Entree/ Legumes/ Pork

Hoppin’ John

This could be your New Year’s Eve good luck meal!

Hoppin’ John is a Carolina rice and pea dish made with either red peas or cowpeas. The recipe can be traced back to roots in West Africa. There are a lot of variations but basically peas and rice are the main ingredients. I’ve add some bell pepper, onion and garlic; a little ham hock and fried/crispy pork belly never hurt a recipe.

Most recipes call for Carolina gold rice but I could not find that; maybe I’ll have to check out Amazon or put it on my list of things to look for when we go to “the city”.

Awhile back I used these red peas to do a pea and grits recipe which was quite good also. I think the next time I make Hoppin’ John I will saute’ some fresh jalapeno in with the onions and bell peppers for a little added heat. I think the recipe can also benefit from some sliced celery. Really, you can add just about anything. Maybe a sliced smoked sausage in place of the pork belly would add more spice.

Several recipes I looked at called for pepper vinegar. I’m thinking that might be the little bottle stuffed with tiny hot peppers and vinegar that my grandmother use to sprinkle over her cooked mustard greens.

Whatever you put in your pot of Hoppin’ John it will be delicious and even more so if you make a big pan of cornbread with lots of soft room temperature butter.

BLAST FROM THE PAST: These Chocolate Pumpkin Muffins are delicious for any weekend breakfast/brunch when you have a little extra time to bake.

Put your peas and ham hock in large pan with measured amount of water (see recipe) and cook around 50 minutes. I had a shallow pan so I had to cut off pieces of the ham hock so I could get my lid on.

After you have cooked your peas, reserve 2 1/4 cups of the cooking liquid. Set aside for later.

Drain the red peas and set aside. If you decide to cook these earlier in the day, refrigerate after draining.

In the olive oil, saute the onion, bell pepper and garlic.
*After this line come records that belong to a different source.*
`src/rtl/mmio_uart_tx.sv`:
```
// Memory-mapped 8N1 console transmitter: TXDATA stores fill a small FIFO,
// and a serializer drains it onto tx with no gap between queued frames.
module mmio_uart_tx #(
   parameter int unsigned CLK_DIV    = 4,
   parameter int unsigned FIFO_DEPTH = 8,
   parameter logic [31:0] BASE_ADDR  = 32'h1000_0000
) (
   input  logic        clk,
   input  logic        rst,
   input  logic        bus_we,
   input  logic        bus_re,
   input  logic [31:0] bus_addr,
   input  logic [31:0] bus_wdata,
   output logic [31:0] bus_rdata,
   output logic        tx,
   output logic        busy
);

   localparam int unsigned PW = $clog2(FIFO_DEPTH);
   localparam int unsigned CW = PW + 1;
   localparam int unsigned BW = $clog2(CLK_DIV);

   localparam logic [31:0]   STATUS_ADDR = BASE_ADDR + 32'd4;
   localparam logic [CW-1:0] FULL_COUNT  = CW'(FIFO_DEPTH);
   localparam logic [CW-1:0] CNT_ONE     = CW'(1);
   localparam logic [PW-1:0] PTR_ONE     = PW'(1);
   localparam logic [BW-1:0] BAUD_LAST   = BW'(CLK_DIV - 1);
   localparam logic [BW-1:0] BAUD_ONE    = BW'(1);

   typedef enum logic [1:0] {IDLE, START, DATA, STOP} state_t;

   logic [7:0]    mem [FIFO_DEPTH];
   logic [PW-1:0] wr_ptr;
   logic [PW-1:0] rd_ptr;
   logic [CW-1:0] count;
   logic          overflow;

   state_t        state;
   logic [BW-1:0] baud;
   logic [2:0]    bit_idx;
   logic [7:0]    shreg;

   logic          wr_hit;
   logic          rd_status;
   logic          full;
   logic          empty;
   logic          push;
   logic          drop;
   logic          pop;
   logic          baud_last;
   logic [31:0]   status;
   logic          unused_wdata;

   assign unused_wdata = ^bus_wdata[31:8];

   always_comb begin
      wr_hit    = bus_we && (bus_addr == BASE_ADDR);
      rd_status = bus_re && (bus_addr == STATUS_ADDR);
      full      = (count == FULL_COUNT);
      empty     = (count == '0);
      push      = wr_hit && !full;
      drop      = wr_hit && full;
      baud_last = (baud == BAUD_LAST);
      // The serializer pops from IDLE, or on the final STOP cycle to chain frames.
      pop       = !empty && ((state == IDLE) || ((state == STOP) && baud_last));
   end

   always_comb begin
      status            = '0;
      status[0]         = full;
      status[1]         = empty;
      status[2]         = (state != IDLE);
      status[3]         = overflow;
      status[8 +: CW]   = count;
   end

   assign busy = !empty || (state != IDLE);

   always_ff @(posedge clk) begin
      if (push) begin
         mem[wr_ptr] <= bus_wdata[7:0];
      end
   end

   always_ff @(posedge clk) begin
      if (!rst) begin
         wr_ptr   <= '0;
         rd_ptr   <= '0;
         count    <= '0;
         overflow <= 1'b0;
      end else begin
         if (push) begin
            wr_ptr <= wr_ptr + PTR_ONE;
         end
         if (pop) begin
            rd_ptr <= rd_ptr + PTR_ONE;
         end
         case ({push, pop})
            2'b10:   count <= count + CNT_ONE;
            2'b01:   count <= count - CNT_ONE;
            default: count <= count;
         endcase
         // A drop in the same cycle as a STATUS read wins, so it is not lost.
         if (drop) begin
            overflow <= 1'b1;
         end else if (rd_status) begin
            overflow <= 1'b0;
         end
      end
   end

   always_ff @(posedge clk) begin
      if (!rst) begin
         bus_rdata <= '0;
      end else if (rd_status) begin
         bus_rdata <= status;
      end else begin
         bus_rdata <= '0;
      end
   end

   always_ff @(posedge clk) begin
      if (!rst) begin
         state   <= IDLE;
         baud    <= '0;
         bit_idx <= '0;
         shreg   <= '0;
         tx      <= 1'b1;
      end else begin
         case (state)
            IDLE: begin
               baud <= '0;
               tx   <= 1'b1;
               if (pop) begin
                  shreg <= mem[rd_ptr];
                  tx    <= 1'b0;
                  state <= START;
               end
            end
            START: begin
               if (baud_last) begin
                  baud    <= '0;
                  bit_idx <= '0;
                  tx      <= shreg[0];
                  state   <= DATA;
               end else begin
                  baud <= baud + BAUD_ONE;
               end
            end
            DATA: begin
               if (baud_last) begin
                  baud <= '0;
                  if (bit_idx == 3'd7) begin
                     tx    <= 1'b1;
                     state <= STOP;
                  end else begin
                     bit_idx <= bit_idx + 3'd1;
                     shreg   <= shreg >> 1;
                     tx      <= shreg[1];
                  end
               end else begin
                  baud <= baud + BAUD_ONE;
               end
            end
            STOP: begin
               if (baud_last) begin
                  baud <= '0;
                  if (pop) begin
                     shreg <= mem[rd_ptr];
                     tx    <= 1'b0;
                     state <= START;
                  end else begin
                     state <= IDLE;
                  end
               end else begin
                  baud <= baud + BAUD_ONE;
               end
            end
            default: begin
               state <= IDLE;
               tx    <= 1'b1;
            end
         endcase
      end
   end

endmodule

```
When almost translucent add in the chopped ham hock you have cut off the bone. Add all the seasonings now.

Add in the rice after sauteing the vegetables and stir for 2-3 minutes before adding in liquid.
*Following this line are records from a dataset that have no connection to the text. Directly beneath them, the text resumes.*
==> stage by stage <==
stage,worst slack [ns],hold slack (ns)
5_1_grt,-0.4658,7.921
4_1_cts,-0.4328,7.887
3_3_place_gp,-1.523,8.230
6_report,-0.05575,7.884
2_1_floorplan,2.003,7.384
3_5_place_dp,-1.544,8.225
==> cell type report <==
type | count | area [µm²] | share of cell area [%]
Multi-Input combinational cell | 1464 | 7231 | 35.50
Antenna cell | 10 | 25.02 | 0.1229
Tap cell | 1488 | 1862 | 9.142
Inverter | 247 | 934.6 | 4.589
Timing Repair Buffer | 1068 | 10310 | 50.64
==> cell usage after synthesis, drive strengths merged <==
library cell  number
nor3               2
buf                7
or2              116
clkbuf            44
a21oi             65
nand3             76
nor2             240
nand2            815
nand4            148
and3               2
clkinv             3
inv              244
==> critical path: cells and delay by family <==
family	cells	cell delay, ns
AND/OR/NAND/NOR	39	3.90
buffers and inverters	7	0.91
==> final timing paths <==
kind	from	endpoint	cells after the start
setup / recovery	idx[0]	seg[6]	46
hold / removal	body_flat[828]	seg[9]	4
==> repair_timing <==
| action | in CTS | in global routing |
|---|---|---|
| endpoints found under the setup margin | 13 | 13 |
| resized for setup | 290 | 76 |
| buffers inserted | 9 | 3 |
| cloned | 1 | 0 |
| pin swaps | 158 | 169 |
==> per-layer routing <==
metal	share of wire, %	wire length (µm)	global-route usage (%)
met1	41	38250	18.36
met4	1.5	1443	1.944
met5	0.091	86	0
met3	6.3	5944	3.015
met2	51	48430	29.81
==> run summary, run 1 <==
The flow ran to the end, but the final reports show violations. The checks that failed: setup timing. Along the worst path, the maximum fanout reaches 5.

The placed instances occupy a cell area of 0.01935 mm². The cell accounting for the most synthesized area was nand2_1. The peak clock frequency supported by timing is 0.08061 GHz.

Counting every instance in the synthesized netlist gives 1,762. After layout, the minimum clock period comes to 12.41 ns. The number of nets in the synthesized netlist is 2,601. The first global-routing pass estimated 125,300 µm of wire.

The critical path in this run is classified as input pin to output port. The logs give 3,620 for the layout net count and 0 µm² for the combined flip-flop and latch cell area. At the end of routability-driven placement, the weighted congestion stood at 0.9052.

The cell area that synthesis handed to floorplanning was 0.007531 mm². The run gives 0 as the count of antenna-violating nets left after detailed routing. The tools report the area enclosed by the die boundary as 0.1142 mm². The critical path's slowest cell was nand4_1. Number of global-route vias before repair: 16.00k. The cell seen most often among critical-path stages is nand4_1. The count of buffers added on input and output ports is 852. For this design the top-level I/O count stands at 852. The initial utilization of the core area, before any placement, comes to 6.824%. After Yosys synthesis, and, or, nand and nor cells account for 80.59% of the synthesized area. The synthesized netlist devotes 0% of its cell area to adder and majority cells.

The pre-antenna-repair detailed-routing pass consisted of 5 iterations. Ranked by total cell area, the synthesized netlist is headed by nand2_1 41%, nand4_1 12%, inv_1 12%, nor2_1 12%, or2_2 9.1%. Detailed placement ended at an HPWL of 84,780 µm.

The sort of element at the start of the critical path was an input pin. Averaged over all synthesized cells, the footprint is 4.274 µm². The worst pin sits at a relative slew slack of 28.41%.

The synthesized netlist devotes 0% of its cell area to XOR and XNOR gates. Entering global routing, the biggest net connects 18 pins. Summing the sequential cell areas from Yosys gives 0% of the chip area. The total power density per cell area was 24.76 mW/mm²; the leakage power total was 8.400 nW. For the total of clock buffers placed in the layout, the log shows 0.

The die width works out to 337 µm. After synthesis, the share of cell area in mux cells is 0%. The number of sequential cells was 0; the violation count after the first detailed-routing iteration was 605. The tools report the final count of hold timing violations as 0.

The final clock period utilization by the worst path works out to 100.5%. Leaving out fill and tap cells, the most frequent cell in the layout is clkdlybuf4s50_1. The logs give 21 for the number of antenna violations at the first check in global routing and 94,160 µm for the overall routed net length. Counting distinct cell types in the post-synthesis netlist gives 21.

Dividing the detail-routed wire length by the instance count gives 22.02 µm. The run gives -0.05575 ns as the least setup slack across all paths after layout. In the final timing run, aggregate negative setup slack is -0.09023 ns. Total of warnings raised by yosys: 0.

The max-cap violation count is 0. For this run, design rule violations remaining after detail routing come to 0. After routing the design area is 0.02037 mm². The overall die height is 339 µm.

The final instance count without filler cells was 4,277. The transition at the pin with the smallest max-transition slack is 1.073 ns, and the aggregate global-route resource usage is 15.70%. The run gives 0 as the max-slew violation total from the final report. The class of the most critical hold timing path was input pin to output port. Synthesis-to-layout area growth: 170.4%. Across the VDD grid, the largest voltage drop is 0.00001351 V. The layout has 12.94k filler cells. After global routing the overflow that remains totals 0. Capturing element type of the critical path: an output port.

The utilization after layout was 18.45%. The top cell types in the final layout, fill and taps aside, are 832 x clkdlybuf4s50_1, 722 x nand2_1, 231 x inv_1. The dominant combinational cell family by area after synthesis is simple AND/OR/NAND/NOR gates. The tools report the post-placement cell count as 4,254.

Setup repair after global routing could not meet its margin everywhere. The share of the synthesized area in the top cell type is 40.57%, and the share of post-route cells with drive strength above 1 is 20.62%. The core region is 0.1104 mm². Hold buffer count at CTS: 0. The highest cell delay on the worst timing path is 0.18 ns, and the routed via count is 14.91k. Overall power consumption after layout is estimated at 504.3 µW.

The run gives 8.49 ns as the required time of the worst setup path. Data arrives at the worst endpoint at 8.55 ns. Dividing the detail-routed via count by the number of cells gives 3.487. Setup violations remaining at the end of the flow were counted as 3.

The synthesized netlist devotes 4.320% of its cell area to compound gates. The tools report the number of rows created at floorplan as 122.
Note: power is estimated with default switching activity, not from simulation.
Add in the peas and the reserved 2 1/4 cups of cooking liquid, cover and simmer about 15-20 minutes. Adjust seasoning.

Hoppin' John


  • 1 c. Sea Island red peas
  • 1 smoked ham hock
  • 1 Tbsp. table salt
  • 1 c. onion chopped 1/2" dice
  • 2-3 cloves garlic finely minced
  • 1/2 large green bell pepper chopped
  • 6 oz. pork belly or thick sliced bacon*
  • 2 Tbsp. olive oil
  • 4-5 green onions thinly sliced for garnish
  • 1 1/2 c. long grain rice*
  • 1 tsp. salt
  • 3/4 tsp. black pepper
  • 1 tsp. granulated garlic
  • 1 tsp. onion powder
  • 1/2 tsp. paprika
  • 1/8 tsp. cayenne pepper


  1. Soak your peas overnight or 4-5 hours in the morning. After soaking place drain peas.
  2. In 4-6 quart pan add the rinsed peas, 3 quarts of water (you may have to add some as they cook - I did not.) Bring to boil over high heat and then reduce to medium-low; cover and simmer until peas are tender, about 50 minutes.
  3. Reserve 2 1/4 cups of the pea liquid and transfer the ham hock to plate and chop meat off the bone. Set aside. Drain the peas in colander. You can do this part in advance and refrigerate peas for at least one day.
  4. In the same pot you cooked the peas in add the olive oil and when hot brown the onion, bell pepper and the garlic. Saute until vegetables are soft and onions starting to get translucent. Stir in the rice until grains are coated with the oil, about 2 minutes. Add in the salt, pepper, granulated garlic, onion powder, paprika and cayenne pepper. Stir in the reserved pea cooking liquid and the chopped ham hock; bring to simmer, cover with lid. Reduce heat to low and cook for about 20 minutes without removing lid until rice is done. Turn off heat and let sit for about 10 minutes. Fluff before serving.
  5. For the pork belly or thick bacon, saute it in a skillet until crisp. Set aside for garnish.
  6. To serve, heap a couple of big spoonfuls on your plate and top with the fried pork belly/pork steak/bacon and top with some thinly sliced green onion. I served some pickled jalapeno peppers with mine and my husband had some chow chow with his.

Recipe Notes

*If you have no pork belly, a good substitute would be some chopped pork steak. Several recipes I looked at called for Carolina Gold rice which I could not find. Also, I don't think I used enough salt because I kept adding salt as I ate the dish. Make sure you put the salt in the water when you cook the peas.